2008 Regolith Excavation Challenge
Published on Sep 22, 2007 at 2:00 pm.
2 Comments.
Filed under space exploration.
One of NASA’s Centennial Challenges is the Lunar Regolith Excavation Challenge, hosted together with the California Space Authority. The proposed rules for the 2008 challenge are now available for comment. The prize for winning the competition is $750,000. No doubt, most teams would spend at least that much, if not considerably more, in competing, so the real prize is the prestige of winning the competition.
NASA plans to return to the Moon with a goal of establishing a moonbase by the year 2020, as reported last year in an article by Space.com. There are several reasons for returning to the Moon. Besides the rather obvious science reasons for sending humans to study the Moon in situ, there are engineering reasons for establishing a moonbase. Despite Bob Zubrin’s contention that the best way to do a Mars mission is to go straight to Mars, bypassing the intermediate steps, many scientists and engineers believe that it may be prudent to first establish a moonbase. There are some similarities in moonbase and Marsbase designs. Mars has such low atmospheric pressure that it is nearly a vacuum as far as astronauts are concerned. Both sets of astronauts will need sealed, airtight, pressurized living quarters. Both will need specialized transportation systems on the surface of their respective worlds. And, both will be isolated from the rest of humanity is small enclosed spaces. However, one big difference is that is something bad goes wrong, a moonbase can be abandoned and the astronauts can return to Earth. That is not an option with Mars. A direct return form Mars is not possible at any time. Only when the planets Earth and Mars are properly aligned can a rocket be sent from one to the other. That happens about every two years. So, the argument goes, it would be better to field test a Mars mission with an analogous Moon mission. There is considerable debate about the validity of this argument, of course, but NASA seems committed to this plan, so that is what I will assume may happen.

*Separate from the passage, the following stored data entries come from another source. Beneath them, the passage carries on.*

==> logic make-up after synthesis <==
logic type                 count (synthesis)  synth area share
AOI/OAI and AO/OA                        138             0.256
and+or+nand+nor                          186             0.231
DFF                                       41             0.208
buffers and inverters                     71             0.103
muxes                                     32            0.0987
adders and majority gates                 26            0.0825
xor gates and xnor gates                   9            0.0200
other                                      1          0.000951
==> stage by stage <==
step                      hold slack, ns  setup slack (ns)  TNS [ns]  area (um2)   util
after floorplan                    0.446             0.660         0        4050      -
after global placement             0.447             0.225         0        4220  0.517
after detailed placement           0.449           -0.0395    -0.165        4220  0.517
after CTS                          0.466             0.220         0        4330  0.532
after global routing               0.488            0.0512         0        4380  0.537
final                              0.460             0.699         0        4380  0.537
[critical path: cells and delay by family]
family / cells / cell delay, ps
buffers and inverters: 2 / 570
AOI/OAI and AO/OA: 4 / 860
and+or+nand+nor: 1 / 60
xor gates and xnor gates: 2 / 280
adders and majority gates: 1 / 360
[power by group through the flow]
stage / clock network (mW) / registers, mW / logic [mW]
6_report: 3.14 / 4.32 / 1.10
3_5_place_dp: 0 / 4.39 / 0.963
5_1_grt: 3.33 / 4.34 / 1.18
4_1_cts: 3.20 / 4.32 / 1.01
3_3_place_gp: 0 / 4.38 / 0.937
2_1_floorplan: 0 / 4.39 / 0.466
### config.mk
export PLATFORM = sky130hd
export DESIGN_NAME = imem_byte_writer
export DESIGN_NICKNAME = d
export VERILOG_FILES = /design/src/rtl/imem_pkg.sv /design/src/rtl/imem_byte_writer.sv
export SDC_FILE = /design/constraint.sdc
export NUM_CORES = 1
export LEC_CHECK = 0
export ABC_CLOCK_PERIOD_IN_PS = 3640
export CORE_MARGIN = 2
export CORE_UTILIZATION = 54
export DETAILED_ROUTE_END_ITERATION = 10
export PLACE_DENSITY = 0.81
export SLEW_MARGIN = 20
export SYNTH_ARGS = -nofsm -noshare
export SYNTH_HDL_FRONTEND = slang
export SYNTH_SLANG_ARGS = --single-unit
### constraint.sdc
create_clock -name clk -period 3.64 [get_ports clk]
set_clock_uncertainty 0.1 [all_clocks]
set_input_delay 0.546 -clock clk [delete_from_list [all_inputs] [get_ports clk]]
set_output_delay 0.546 -clock clk [all_outputs]
set_load 0.01 [all_outputs]
<file path="src/rtl/mux8_arb_pkg.sv">
// Shared types and constants for the mux8 round-robin arbiter.
// Requester vector, FSM state and one-hot helper live here.
package mux8_arb_pkg;

  localparam int N  = 8;
  localparam int SW = 3;

  typedef enum logic {IDLE, GRANT} arb_state_t;

  typedef logic [N-1:0] req_vec_t;

  function automatic req_vec_t onehot(
    input logic [SW-1:0] i
  );
    onehot = req_vec_t'(1) << i;
  endfunction

endpackage

</file>
<file path="src/rtl/rr_priority8.sv">
// Rotating first-one search over eight requests, starting at ptr.
// Optionally masks one index (the releasing holder) out of the scan.
module rr_priority8
  import mux8_arb_pkg::*;
(
  input  logic [7:0] req,
  input  logic [2:0] ptr,
  input  logic [2:0] mask_idx,
  input  logic       mask_en,
  output logic       found,
  output logic [2:0] idx
);

  logic [7:0] m;
  logic [2:0] k;

  always_comb begin
    found = 1'b0;
    idx   = ptr;
    k     = ptr;
    m     = req & ~(mask_en ? onehot(mask_idx) : 8'h00);
    for (int i = 0; i < 8; i++) begin
      k = ptr + 3'(i);
      if (!found && m[k]) begin
        found = 1'b1;
        idx   = k;
      end
    end
  end

endmodule

</file>
<file path="src/rtl/mux8_rr_arbiter.sv">
// Round-robin grant/select controller in front of mux8.
// Bounded hold time; release re-arbitrates with no idle bubble.
module mux8_rr_arbiter #(
  parameter int N        = 8,
  parameter int SW       = 3,
  parameter int MAX_HOLD = 16
) (
  input  logic          clk,
  input  logic          reset,
  input  logic [N-1:0]  req,
  output logic [N-1:0]  grant,
  output logic [SW-1:0] sel,
  output logic          busy
);
  import mux8_arb_pkg::*;

  localparam int CW = (MAX_HOLD > 2) ? $clog2(MAX_HOLD) : 1;
  localparam logic [CW-1:0] LAST =
    (MAX_HOLD == 0) ? '0 : CW'(MAX_HOLD - 1);

  arb_state_t    state_q, state_d;
  logic [2:0]    ptr_q, ptr_d;
  logic [CW-1:0] cnt_q, cnt_d;
  logic [N-1:0]  grant_q, grant_d;
  logic [SW-1:0] sel_q, sel_d;
  logic          busy_q, busy_d;

  logic          mask_en;
  logic          found;
  logic [2:0]    pick;
  logic          hold;

  rr_priority8 u_pick (
    .req      (req),
    .ptr      (ptr_q),
    .mask_idx (sel_q),
    .mask_en  (mask_en),
    .found    (found),
    .idx      (pick)
  );

  always_comb begin
    state_d = state_q;
    ptr_d   = ptr_q;
    cnt_d   = cnt_q;
    grant_d = grant_q;
    sel_d   = sel_q;
    busy_d  = busy_q;
    mask_en = 1'b0;
    hold    = 1'b0;
    unique case (state_q)
      IDLE: begin
        if (found) begin
          state_d = GRANT;
          grant_d = onehot(pick);
          sel_d   = pick;
          busy_d  = 1'b1;
          cnt_d   = '0;
          ptr_d   = pick + 3'd1;
        end
      end
      GRANT: begin
        hold = req[sel_q] &&
               ((MAX_HOLD == 0) || (cnt_q != LAST));
        // timeout keeps the holder in the scan so it can be re-granted
        mask_en = !req[sel_q];
        if (hold) begin
          cnt_d = cnt_q + 1'b1;
        end else if (found) begin
          grant_d = onehot(pick);
          sel_d   = pick;
          busy_d  = 1'b1;
          cnt_d   = '0;
          ptr_d   = pick + 3'd1;
        end else begin
          state_d = IDLE;
          grant_d = '0;
          busy_d  = 1'b0;
          cnt_d   = '0;
        end
      end
      default: state_d = IDLE;
    endcase
  end

  always_ff @(posedge clk or posedge reset) begin
    if (reset) begin
      state_q <= IDLE;
      ptr_q   <= '0;
      cnt_q   <= '0;
      grant_q <= '0;
      sel_q   <= '0;
      busy_q  <= 1'b0;
    end else begin
      state_q <= state_d;
      ptr_q   <= ptr_d;
      cnt_q   <= cnt_d;
      grant_q <= grant_d;
      sel_q   <= sel_d;
      busy_q  <= busy_d;
    end
  end

  assign grant = grant_q;
  assign sel   = sel_q;
  assign busy  = busy_q;

endmodule
</file>
<file path="config.mk">
export PLATFORM = sky130hd
export DESIGN_NAME = mux8_rr_arbiter
export DESIGN_NICKNAME = d
export VERILOG_FILES = /design/src/rtl/mux8_arb_pkg.sv /design/src/rtl/rr_priority8.sv /design/src/rtl/mux8_rr_arbiter.sv
export SDC_FILE = /design/constraint.sdc
export NUM_CORES = 1
export LEC_CHECK = 0
export ABC_AREA = 1
export CAP_MARGIN = 0
export CORE_MARGIN = 2
export CORE_UTILIZATION = 60
export DETAILED_ROUTE_END_ITERATION = 12
export HOLD_SLACK_MARGIN = 0.1
export PLACE_DENSITY = 0.85
export SYNTH_ARGS = -nofsm -noshare
export SYNTH_HDL_FRONTEND = slang
export SYNTH_SLANG_ARGS = --single-unit
</file>
<file path="constraint.sdc">
create_clock -name clk -period 6.7 [get_ports clk]
set_clock_uncertainty 0.15 [all_clocks]
set_input_delay 1.34 -clock clk [delete_from_list [all_inputs] [get_ports clk]]
set_output_delay 1.34 -clock clk [all_outputs]
set_load 0.01 [all_outputs]
</file>
**src/rtl/mux_sel_rr_sequencer.sv**
```systemverilog
// Round-robin sequencer for a 4:1 selector mux: grants one requesting channel at a time,
// holds it for DWELL_CYCLES unstalled cycles, and drives registered select/enable/grant outputs.
module mux_sel_rr_sequencer #(
    parameter int unsigned DWELL_CYCLES = 4,
    parameter int unsigned CNT_W        = 8
) (
    input  logic       i_clk,
    input  logic       i_rst,
    input  logic [3:0] i_req,
    input  logic       i_stall,
    output logic [1:0] o_sel_code,
    output logic       o_en,
    output logic [3:0] o_grant,
    output logic       o_busy
);

    typedef enum logic {
        IDLE  = 1'b0,
        GRANT = 1'b1
    } state_e;

    localparam logic [CNT_W-1:0] DWELL_LAST = CNT_W'(DWELL_CYCLES - 1);

    state_e           state_q, state_d;
    logic [1:0]       ptr_q, ptr_d;
    logic [CNT_W-1:0] cnt_q, cnt_d;
    logic [1:0]       sel_q, sel_d;
    logic             en_q, en_d;
    logic [3:0]       grant_q, grant_d;
    logic             end_grant_s;
    logic [2:0]       pick_s;

    // Returns {found, index} of the first set request bit at or after start, wrapping modulo 4.
    function automatic logic [2:0] rr_pick(input logic [3:0] req, input logic [1:0] start);
        logic [2:0] res;
        logic [1:0] idx;
        res = 3'b000;
        for (int k = 3; k >= 0; k--) begin
            idx = start + 2'(k);
            if (req[idx]) begin
                res = {1'b1, idx};
            end else begin
                res = res;
            end
        end
        return res;
    endfunction

    // Next-state logic: decide whether the current grant ends, then arbitrate for the next owner.
    always_comb begin
        state_d     = state_q;
        ptr_d       = ptr_q;
        cnt_d       = cnt_q;
        sel_d       = sel_q;
        en_d        = en_q;
        grant_d     = grant_q;
        end_grant_s = 1'b0;
        pick_s      = rr_pick(i_req, ptr_q);

        case (state_q)
            IDLE: begin
                end_grant_s = 1'b1;
            end
            GRANT: begin
                // Withdrawal outranks stall so a dropped channel never holds the mux.
                if (!i_req[sel_q]) begin
                    end_grant_s = 1'b1;
                end else if (i_stall) begin
                    end_grant_s = 1'b0;
                end else if (cnt_q != {CNT_W{1'b0}}) begin
                    cnt_d = cnt_q - CNT_W'(1);
                end else begin
                    end_grant_s = 1'b1;
                end
            end
            default: begin
                state_d = IDLE;
            end
        endcase

        if (end_grant_s) begin
            if (pick_s[2]) begin
                state_d = GRANT;
                ptr_d   = pick_s[1:0] + 2'd1;
                cnt_d   = DWELL_LAST;
                sel_d   = pick_s[1:0];
                en_d    = 1'b1;
                grant_d = 4'b0001 << pick_s[1:0];
            end else begin
                state_d = IDLE;
                en_d    = 1'b0;
                grant_d = 4'b0000;
            end
        end else begin
            state_d = state_q;
        end
    end

    // State and output registers with asynchronous active-high reset.
    always_ff @(posedge i_clk or posedge i_rst) begin
        if (i_rst) begin
            state_q <= IDLE;
            ptr_q   <= 2'd0;
            cnt_q   <= {CNT_W{1'b0}};
            sel_q   <= 2'd0;
            en_q    <= 1'b0;
            grant_q <= 4'b0000;
        end else begin
            state_q <= state_d;
            ptr_q   <= ptr_d;
            cnt_q   <= cnt_d;
            sel_q   <= sel_d;
            en_q    <= en_d;
            grant_q <= grant_d;
        end
    end

    assign o_sel_code = sel_q;
    assign o_en       = en_q;
    assign o_grant    = grant_q;
    assign o_busy     = (state_q == GRANT);

endmodule

```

There have been a vast number of proposed moonbase designs. Some are simply modules that land on the surface of the Moon which are big enough for the astronauts to live and work in. Others are inflatable structures that are shipped to the Moon in compact form and then inflated on site. Still others are composed of intact components shipped to the Moon and assembled to form a structure (much like the way that the ISS is being constructed). One suggestion for a moonbase design that has been incorporated into several of the suggested designs is to have a buried moonbase. Without any atmosphere to shield the lunar surface, the surface of the Moon is constantly bombarded by cosmic and solar radiation. This could be a hazard to the astronauts living on the Moon. One of the cheapest solutions to radiation shielding is to put the moonbase several meters below the lunar surface. The easiest way of doing this is to dig a large trench, but the moonbase in the trench, and then cover it up with the material excavated from the trench. But, this raises a question: How do you dig a trench on the Moon? After all, the traditional earth-moving equipment used here on Earth to dig trenches doesn’t work in an airless environment. Besides, the large earth-moving machines that are used for construction here are also far too heavy to transport to the surface of the Moon. So, something else is needed.
But, in addition to construction needs, lunar excavation equipment may also needed to mine the surface of the Moon. The Moon can be a source of many minerals and substances that are rare or difficult to find here on Earth and expensive to extract. There have been repeated suggestions that it may be economical to mine the surface of the Moon. For many years, Harrison Schmidt, geologist and Apollo 17 astronaut, has been a champion of returning to the Moon specifically to exploit the minerals available on the lunar surface. He has a very good book expounding his ideas and the reasoning behind them.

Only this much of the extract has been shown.